Há uma espécie de sonho português recorrente: baixar impostos sem tocar seriamente na despesa. É uma forma simpática de acreditar que a aritmética é uma opinião e que o Orçamento do Estado se gere com boas intenções, conferências de imprensa e algum optimismo sazonal.
O problema é que o CFP veio estragar a festa. Segundo o JdN, "Subida da despesa permanente compromete novas descidas de impostos, diz CFP", apesar das receitas fiscais e contributivas terem superado as previsões e ajudado a obter um excedente de 0,7% do PIB, ficaram aquém das necessidades permanentes do Estado. Tradução: entrou mais dinheiro, mas a máquina continua a prometer gastar ainda mais. E, nesse cenário, novas descidas de impostos ficam comprometidas.
Portugal quer o melhor dos dois mundos: impostos mais baixos e despesa pública intocável. Quer aliviar contribuintes, mas sem enfrentar interesses instalados, duplicações, ineficiências, prestações mal desenhadas, organismos que sobrevivem à sua utilidade e políticas públicas que ninguém avalia com rigor.

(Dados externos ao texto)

This is an optimization exercise on Yosys and OpenROAD, whose aim is small area and a short achievable clock period, not a production implementation.
RTL that was checked went through simulation tests only; none was proved equivalent to the original.
No functional check of the RTL was part of runs 1 to 5.

`flow/config.mk`:
```
export PLATFORM = sky130hd
export DESIGN_NAME = heap
export DESIGN_NICKNAME = heap
export VERILOG_FILES = /design/flow/design.v
export SDC_FILE = /design/flow/constraint.sdc
export NUM_CORES = 4
export LEC_CHECK = 0
export CAP_MARGIN = 20
export CORE_MARGIN = 2
export CORE_UTILIZATION = 60
export SETUP_SLACK_MARGIN = 4.5
export SLEW_MARGIN = 20
```
`flow/constraint.sdc`:
```
create_clock -name core_clock -period 8.0 [get_ports {clk}]
set_input_delay 1.6000 -clock core_clock [delete_from_list [all_inputs] [get_ports {clk}]]
set_output_delay 1.6000 -clock core_clock [all_outputs]
set_load 0.01 [all_outputs]
```
Source: an optimization exercise on an open RTL-to-GDS flow (aim: small area, a short achievable clock period and few clock cycles). Production flows keep margins and buffers that such runs may drop. At most, simulation tests tie the RTL to the original design; equivalence was not proved. Only the layout flow was run in runs 1 and 2; the RTL was not checked for function there. No activity file was given, so power comes from the tool's default toggle rates.

File: flow/flow/run.sh
#!/bin/bash
set -euo pipefail
export BUFFER_PORTS_ARGS="-buffer_cell sky130_fd_sc_hd__buf_1"
bash standard.sh > standard_flow.log 2>&1
File: flow/standard.sh
#!/bin/bash
# synth_recipe.tcl (not shown) runs the flow's synth.tcl, then flattens the netlist and writes it again
# the make line also repeats each setting of config.mk as NAME=value (left out here)
make -C /OpenROAD-flow-scripts/flow DESIGN_CONFIG=/design/flow/config.mk WORK_HOME=/design/flow/orfs CLKGATE_MAP_FILE= SYNTH_SCRIPT=/design/flow/synth_recipe.tcl "${@:-finish}"
File: flow/config.mk
export PLATFORM = sky130hd
export DESIGN_NAME = divider
export DESIGN_NICKNAME = divider
export VERILOG_FILES = /design/flow/design.v
export SDC_FILE = /design/flow/constraint.sdc
export NUM_CORES = 4
export LEC_CHECK = 0
export CAP_MARGIN = 20
export CORE_MARGIN = 2
export CORE_UTILIZATION = 40
export PLACE_DENSITY = 0.6
export SETUP_SLACK_MARGIN = 2.5
export SLEW_MARGIN = 20
File: flow/constraint.sdc
create_clock -name core_clock -period 8.0 [get_ports {clk}]
set_input_delay 1.6000 -clock core_clock [delete_from_list [all_inputs] [get_ports {clk}]]
set_output_delay 1.6000 -clock core_clock [all_outputs]
set_load 0.01 [all_outputs]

Depois olhamos para a Suécia e tiramos a conclusão errada. Achamos que a lição sueca é ter Estado social forte. É, mas não só. A outra parte, menos romântica, é disciplina orçamental: tectos de despesa, processo orçamental rigoroso, visão de médio prazo e teste das novas despesas contra o espaço financeiro disponível. Ou seja, antes de prometer, fazer contas. Antes de distribuir, escolher. Antes de baixar impostos, controlar a despesa.
Mas isso dá trabalho. E dá chatices. É muito mais confortável anunciar baixas de impostos em público e adiar cortes de despesa em privado.